__RECORDS FOR THE TASK__.

○ ○ ○ ○

**src/rtl/core/rau_pkg.sv**
```systemverilog
// ----------------------------------------------------------------------------
// rau_pkg - running aggregate unit shared definitions
// widths, mode codes and sequencer states used by the aggregate unit
// ----------------------------------------------------------------------------
package rau_pkg;

  localparam int RAU_SAMPLE_BITS = 32;
  localparam int RAU_FRAC_BITS   = 16;
  localparam int RAU_RESULT_W    = 64;
  localparam int RAU_COUNT_W     = 32;
  localparam int RAU_MODE_W      = 3;

  typedef enum logic [RAU_MODE_W-1:0] {
    MODE_SUM   = 3'd0,
    MODE_AVG   = 3'd1,
    MODE_MIN   = 3'd2,
    MODE_MAX   = 3'd3,
    MODE_COUNT = 3'd4,
    MODE_DELTA = 3'd5,
    MODE_LAG   = 3'd6,
    MODE_RATIO = 3'd7
  } rau_mode_t;

  typedef enum logic [2:0] {
    ST_IDLE,
    ST_EXEC,
    ST_DIV_START,
    ST_DIV_WAIT,
    ST_OUT
  } rau_state_t;

  // divider status back to the sequencer
  typedef struct packed {
    logic busy;
    logic done;
  } rau_div_stat_t;

endpackage

```
**src/rtl/core/rau_if.sv**
```systemverilog
// ----------------------------------------------------------------------------
// rau_if - channel interfaces of the running aggregate unit
// sample, result and mode-write channels with valid/ready handshake
// ----------------------------------------------------------------------------
interface rau_sample_if import rau_pkg::*; #(
  parameter int SAMPLE_BITS = RAU_SAMPLE_BITS
) ();
  logic                          valid;
  logic                          ready;
  logic signed [SAMPLE_BITS-1:0] sample;
  logic                          sample_null;

  modport source (output valid, sample, sample_null, input ready);
  modport sink   (input valid, sample, sample_null, output ready);
endinterface

interface rau_result_if import rau_pkg::*; ();
  logic                           valid;
  logic                           ready;
  logic signed [RAU_RESULT_W-1:0] value_out;
  logic                           value_null;

  modport source (output valid, value_out, value_null, input ready);
  modport sink   (input valid, value_out, value_null, output ready);
endinterface

interface rau_cfg_if import rau_pkg::*; ();
  logic                  valid;
  logic                  ready;
  logic [RAU_MODE_W-1:0] mode;

  modport source (output valid, mode, input ready);
  modport sink   (input valid, mode, output ready);
endinterface

```
**src/rtl/core/rau_div.sv**
```systemverilog
// ----------------------------------------------------------------------------
// rau_div - iterative unsigned divider
// restoring radix-2 division, one quotient bit per cycle
// ----------------------------------------------------------------------------
module rau_div import rau_pkg::*; #(
  parameter int DVD_W = RAU_RESULT_W,
  parameter int DVS_W = RAU_COUNT_W
) (
  input  logic             clk,
  input  logic             rst,
  input  logic             start,
  input  logic [DVD_W-1:0] dividend,
  input  logic [DVS_W-1:0] divisor,
  output logic [DVD_W-1:0] quotient,
  output rau_div_stat_t    stat
);

  localparam int CNT_W = $clog2(DVD_W + 1);

  logic             busy;
  logic             done;
  logic [CNT_W-1:0] cnt;
  logic [DVD_W-1:0] qr;
  logic [DVS_W-1:0] rem;
  logic [DVS_W-1:0] den;

  logic [DVS_W:0]   shifted;
  logic [DVS_W:0]   diff;
  logic             ge;

  assign shifted = {rem, qr[DVD_W-1]};
  assign diff    = shifted - {1'b0, den};
  assign ge      = (shifted >= {1'b0, den});

  always_ff @(posedge clk) begin
    if (rst) begin
      busy <= 1'b0;
      done <= 1'b0;
      cnt  <= '0;
    end else begin
      done <= 1'b0;
      if (start) begin
        busy <= 1'b1;
        cnt  <= CNT_W'(DVD_W);
      end else if (busy) begin
        cnt <= cnt - 1'b1;
        if (cnt == CNT_W'(1)) begin
          busy <= 1'b0;
          done <= 1'b1;
        end
      end
    end
  end

  // datapath, no reset needed
  always_ff @(posedge clk) begin
    if (start) begin
      qr  <= dividend;
      rem <= '0;
      den <= divisor;
    end else if (busy) begin
      rem <= ge ? diff[DVS_W-1:0] : shifted[DVS_W-1:0];
      qr  <= {qr[DVD_W-2:0], ge};
    end
  end

  assign quotient  = qr;
  assign stat.busy = busy;
  assign stat.done = done;

endmodule

```
**src/rtl/core/running_aggregate_unit.sv**
```systemverilog
// ----------------------------------------------------------------------------
// running_aggregate_unit - running aggregate over a sample column
// sum, average, min, max, count, delta, lag and ratio with null handling
// ----------------------------------------------------------------------------
//
//  channel   dir  payload                     handshake
//  -------   ---  --------------------------  ---------------------
//  cfg       in   mode (3 bits)               valid/ready, always ready
//  samples   in   sample, sample_null         valid/ready
//  results   out  value_out, value_null       valid/ready, registered
//
//  sum, min, max, count, delta, lag and null words, and ratio words that
//  come out null: idle, exec and out states
//  avg: idle, exec, div_start, div_wait and out; ratio: idle, exec,
//  div_wait and out; shared bit-serial divider, one quotient bit per cycle
//  samples.ready is high only while the sequencer is idle
//  a finished word waits in the output register, so the next word can be
//  taken while results is stalled
//  rst is synchronous and clears the mode, the running state and all control
//
module running_aggregate_unit import rau_pkg::*; #(
  parameter int SAMPLE_BITS = RAU_SAMPLE_BITS,
  parameter int FRAC_BITS   = RAU_FRAC_BITS
) (
  input  logic          clk,
  input  logic          rst,
  rau_cfg_if.sink       cfg,
  rau_sample_if.sink    samples,
  rau_result_if.source  results
);

  localparam int RW    = RAU_RESULT_W;
  localparam int CW    = RAU_COUNT_W;
  // divider widths: avg needs a 64-bit magnitude over the count,
  // ratio needs the shifted sample magnitude over the previous sample
  localparam int DVD_W = (SAMPLE_BITS + FRAC_BITS > RW) ? SAMPLE_BITS + FRAC_BITS : RW;
  localparam int DVS_W = (SAMPLE_BITS > CW) ? SAMPLE_BITS : CW;

  localparam logic signed [RW-1:0] SUM_MAX = {1'b0, {(RW-1){1'b1}}};
  localparam logic signed [RW-1:0] SUM_MIN = {1'b1, {(RW-1){1'b0}}};

  // configuration
  rau_mode_t mode;

  // running state
  logic signed [RW-1:0]          acc_sum;
  logic signed [SAMPLE_BITS-1:0] min_seen;
  logic signed [SAMPLE_BITS-1:0] max_seen;
  logic        [CW-1:0]          item_count;
  logic signed [SAMPLE_BITS-1:0] last_sample;
  logic                          have_last;

  // sequencer
  rau_state_t state;
  rau_state_t state_next;

  // captured word and pending result
  logic signed [SAMPLE_BITS-1:0] samp;
  logic                          samp_null;
  logic signed [RW-1:0]          res;
  logic                          res_null;
  logic                          use_div;
  logic                          neg;

  // output register
  logic                 out_valid;
  logic signed [RW-1:0] out_value;
  logic                 out_null;

  // sequencer outputs
  logic in_ready;
  logic exec_en;
  logic div_start;
  logic out_load;

  // divider
  logic [DVD_W-1:0] div_dividend;
  logic [DVS_W-1:0] div_divisor;
  logic [DVD_W-1:0] div_quot;
  rau_div_stat_t    div_stat;

  // datapath helpers
  logic signed [RW:0]            sum_wide;
  logic signed [RW-1:0]          sum_sat;
  logic        [CW-1:0]          count_inc;
  logic        [SAMPLE_BITS-1:0] mag_samp;
  logic        [SAMPLE_BITS-1:0] mag_last;
  logic        [RW-1:0]          mag_acc;
  logic                          ratio_ok;
  logic                          quot_big;
  logic signed [RW-1:0]          div_result;
  logic signed [RW-1:0]          final_value;

  // ---------------------------------------------------------------- config
  assign cfg.ready = 1'b1;

  always_ff @(posedge clk) begin
    if (rst) begin
      mode <= MODE_SUM;
    end else if (cfg.valid && cfg.ready) begin
      mode <= rau_mode_t'(cfg.mode);
    end
  end

  // ---------------------------------------------------------------- helpers
  // saturating add of the sign-extended sample
  assign sum_wide = (RW+1)'(acc_sum) + (RW+1)'(samp);
  always_comb begin
    if (sum_wide[RW] != sum_wide[RW-1]) begin
      sum_sat = sum_wide[RW] ? SUM_MIN : SUM_MAX;
    end else begin
      sum_sat = sum_wide[RW-1:0];
    end
  end

  // count holds at all ones
  assign count_inc = (&item_count) ? item_count : item_count + 1'b1;

  assign mag_samp = samp[SAMPLE_BITS-1] ? -samp : samp;
  assign mag_last = last_sample[SAMPLE_BITS-1] ? -last_sample : last_sample;
  assign mag_acc  = acc_sum[RW-1] ? -acc_sum : acc_sum;
  assign ratio_ok = have_last && (last_sample != '0);

  // divider operands, avg starts from the updated sum and count
  always_comb begin
    if (state == ST_DIV_START) begin
      div_dividend = DVD_W'(mag_acc);
      div_divisor  = DVS_W'(item_count);
    end else begin
      div_dividend = DVD_W'(mag_samp) << FRAC_BITS;
      div_divisor  = DVS_W'(mag_last);
    end
  end

  rau_div #(
    .DVD_W (DVD_W),
    .DVS_W (DVS_W)
  ) u_div (
    .clk      (clk),
    .rst      (rst),
    .start    (div_start),
    .dividend (div_dividend),
    .divisor  (div_divisor),
    .quotient (div_quot),
    .stat     (div_stat)
  );

  // sign and saturate the quotient magnitude
  assign quot_big = |div_quot[DVD_W-1:RW-1];
  always_comb begin
    if (neg) begin
      div_result = quot_big ? SUM_MIN : -$signed(div_quot[RW-1:0]);
    end else begin
      div_result = quot_big ? SUM_MAX : $signed(div_quot[RW-1:0]);
    end
  end

  always_comb begin
    if (res_null) begin
      final_value = '0;
    end else if (use_div) begin
      final_value = div_result;
    end else begin
      final_value = res;
    end
  end

  // ---------------------------------------------------------------- sequencer
  always_ff @(posedge clk) begin
    if (rst) begin
      state <= ST_IDLE;
    end else begin
      state <= state_next;
    end
  end

  always_comb begin
    state_next = state;
    case (state)
      ST_IDLE: begin
        if (samples.valid) state_next = ST_EXEC;
      end
      ST_EXEC: begin
        if (samp_null) begin
          state_next = ST_OUT;
        end else if (mode == MODE_AVG) begin
          state_next = ST_DIV_START;
        end else if (mode == MODE_RATIO && ratio_ok) begin
          state_next = ST_DIV_WAIT;
        end else begin
          state_next = ST_OUT;
        end
      end
      ST_DIV_START: begin
        state_next = ST_DIV_WAIT;
      end
      ST_DIV_WAIT: begin
        if (div_stat.done) state_next = ST_OUT;
      end
      ST_OUT: begin
        if (!out_valid || results.ready) state_next = ST_IDLE;
      end
      default: begin
        state_next = ST_IDLE;
      end
    endcase
  end

  always_comb begin
    in_ready  = 1'b0;
    exec_en   = 1'b0;
    div_start = 1'b0;
    out_load  = 1'b0;
    case (state)
      ST_IDLE: begin
        in_ready = 1'b1;
      end
      ST_EXEC: begin
        exec_en   = 1'b1;
        div_start = !samp_null && (mode == MODE_RATIO) && ratio_ok;
      end
      ST_DIV_START: begin
        div_start = 1'b1;
      end
      ST_DIV_WAIT: begin
        div_start = 1'b0;
      end
      ST_OUT: begin
        out_load = !out_valid || results.ready;
      end
      default: begin
        in_ready = 1'b0;
      end
    endcase
  end

  assign samples.ready = in_ready;

  // capture the incoming word
  always_ff @(posedge clk) begin
    if (samples.valid && in_ready) begin
      samp      <= samples.sample;
      samp_null <= samples.sample_null;
    end
  end

  // ---------------------------------------------------------------- state update
  always_ff @(posedge clk) begin
    if (rst) begin
      acc_sum     <= '0;
      min_seen    <= '0;
      max_seen    <= '0;
      item_count  <= '0;
      last_sample <= '0;
      have_last   <= 1'b0;
    end else if (exec_en && !samp_null) begin
      case (mode)
        MODE_SUM: begin
          acc_sum <= sum_sat;
        end
        MODE_AVG: begin
          acc_sum    <= sum_sat;
          item_count <= count_inc;
        end
        MODE_MIN: begin
          if (item_count == '0 || samp < min_seen) min_seen <= samp;
          item_count <= count_inc;
        end
        MODE_MAX: begin
          if (item_count == '0 || samp > max_seen) max_seen <= samp;
          item_count <= count_inc;
        end
        MODE_COUNT: begin
          item_count <= count_inc;
        end
        MODE_DELTA, MODE_LAG, MODE_RATIO: begin
          last_sample <= samp;
          have_last   <= 1'b1;
        end
        default: begin
          have_last <= have_last;
        end
      endcase
    end
  end

  // result staging, payload only
  always_ff @(posedge clk) begin
    if (exec_en) begin
      res      <= '0;
      res_null <= samp_null;
      use_div  <= 1'b0;
      neg      <= samp[SAMPLE_BITS-1] ^ last_sample[SAMPLE_BITS-1];
      if (!samp_null) begin
        case (mode)
          MODE_SUM: begin
            res <= sum_sat;
          end
          MODE_AVG: begin
            use_div <= 1'b1;
          end
          MODE_MIN: begin
            res <= (item_count == '0 || samp < min_seen) ? RW'(samp) : RW'(min_seen);
          end
          MODE_MAX: begin
            res <= (item_count == '0 || samp > max_seen) ? RW'(samp) : RW'(max_seen);
          end
          MODE_COUNT: begin
            res <= $signed(RW'(count_inc) << FRAC_BITS);
          end
          MODE_DELTA: begin
            res      <= RW'(samp) - RW'(last_sample);
            res_null <= !have_last;
          end
          MODE_LAG: begin
            res      <= RW'(last_sample);
            res_null <= !have_last;
          end
          MODE_RATIO: begin
            use_div  <= ratio_ok;
            res_null <= !ratio_ok;
          end
          default: begin
            res_null <= 1'b1;
          end
        endcase
      end
    end else if (state == ST_DIV_START) begin
      neg <= acc_sum[RW-1];
    end
  end

  // ---------------------------------------------------------------- output register
  always_ff @(posedge clk) begin
    if (rst) begin
      out_valid <= 1'b0;
    end else if (out_load) begin
      out_valid <= 1'b1;
    end else if (results.ready) begin
      out_valid <= 1'b0;
    end
  end

  always_ff @(posedge clk) begin
    if (out_load) begin
      out_value <= final_value;
      out_null  <= res_null;
    end
  end

  assign results.valid      = out_valid;
  assign results.value_out  = out_value;
  assign results.value_null = out_null;

  // ---------------------------------------------------------------- checks
  // divider is never restarted mid-division
  a_div_start_idle: assert property (@(posedge clk) disable iff (rst)
    div_start |-> !div_stat.busy)
    else $error("divider started while busy");

  // one word at a time: no new word right after one is taken
  a_one_in_flight: assert property (@(posedge clk) disable iff (rst)
    (samples.valid && samples.ready) |=> !samples.ready)
    else $error("second word accepted while busy");

  // a null result carries a zero value
  a_null_zero: assert property (@(posedge clk) disable iff (rst)
    (results.valid && results.value_null) |-> (results.value_out == '0))
    else $error("null result with nonzero value");

  // the count only grows
  a_count_mono: assert property (@(posedge clk) disable iff (rst)
    1'b1 |=> (item_count >= $past(item_count)))
    else $error("item count went down");

endmodule

```
**src/flat_wrapper.sv**
```systemverilog
// flat-port wrapper written by rule: the top's interface ports become plain ports
module running_aggregate_unit_flat import rau_pkg::*;
#(
  parameter int SAMPLE_BITS = RAU_SAMPLE_BITS,
  parameter int FRAC_BITS   = RAU_FRAC_BITS
)
  (clk, rst, cfg_valid, cfg_mode, cfg_ready, samples_valid, samples_sample, samples_sample_null, samples_ready, results_valid, results_value_out, results_value_null, results_ready);
  rau_cfg_if cfg_i ();
  rau_sample_if #(.SAMPLE_BITS(SAMPLE_BITS)) samples_i ();
  rau_result_if results_i ();
  input  logic clk;
  input  logic rst;
  input wire logic [$bits(cfg_i.valid)-1:0] cfg_valid;
  input wire logic [$bits(cfg_i.mode)-1:0] cfg_mode;
  output wire logic [$bits(cfg_i.ready)-1:0] cfg_ready;
  input wire logic [$bits(samples_i.valid)-1:0] samples_valid;
  input wire logic [$bits(samples_i.sample)-1:0] samples_sample;
  input wire logic [$bits(samples_i.sample_null)-1:0] samples_sample_null;
  output wire logic [$bits(samples_i.ready)-1:0] samples_ready;
  output wire logic [$bits(results_i.valid)-1:0] results_valid;
  output wire logic [$bits(results_i.value_out)-1:0] results_value_out;
  output wire logic [$bits(results_i.value_null)-1:0] results_value_null;
  input wire logic [$bits(results_i.ready)-1:0] results_ready;
  assign cfg_i.valid = cfg_valid;
  assign cfg_i.mode = cfg_mode;
  assign cfg_ready = cfg_i.ready;
  assign samples_i.valid = samples_valid;
  assign samples_i.sample = samples_sample;
  assign samples_i.sample_null = samples_sample_null;
  assign samples_ready = samples_i.ready;
  assign results_valid = results_i.valid;
  assign results_value_out = results_i.value_out;
  assign results_value_null = results_i.value_null;
  assign results_i.ready = results_ready;
  running_aggregate_unit #(.SAMPLE_BITS(SAMPLE_BITS), .FRAC_BITS(FRAC_BITS)) u_core (.clk(clk), .rst(rst), .cfg(cfg_i), .samples(samples_i), .results(results_i));
endmodule
```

○ ○ ○ ○

__EXERCISE BRIEF__.
Each line holding "typedef" should be copied from the material above.

__OUTPUT FOR THIS EXERCISE__.
  typedef enum logic [RAU_MODE_W-1:0] {
  typedef enum logic [2:0] {
  typedef struct packed {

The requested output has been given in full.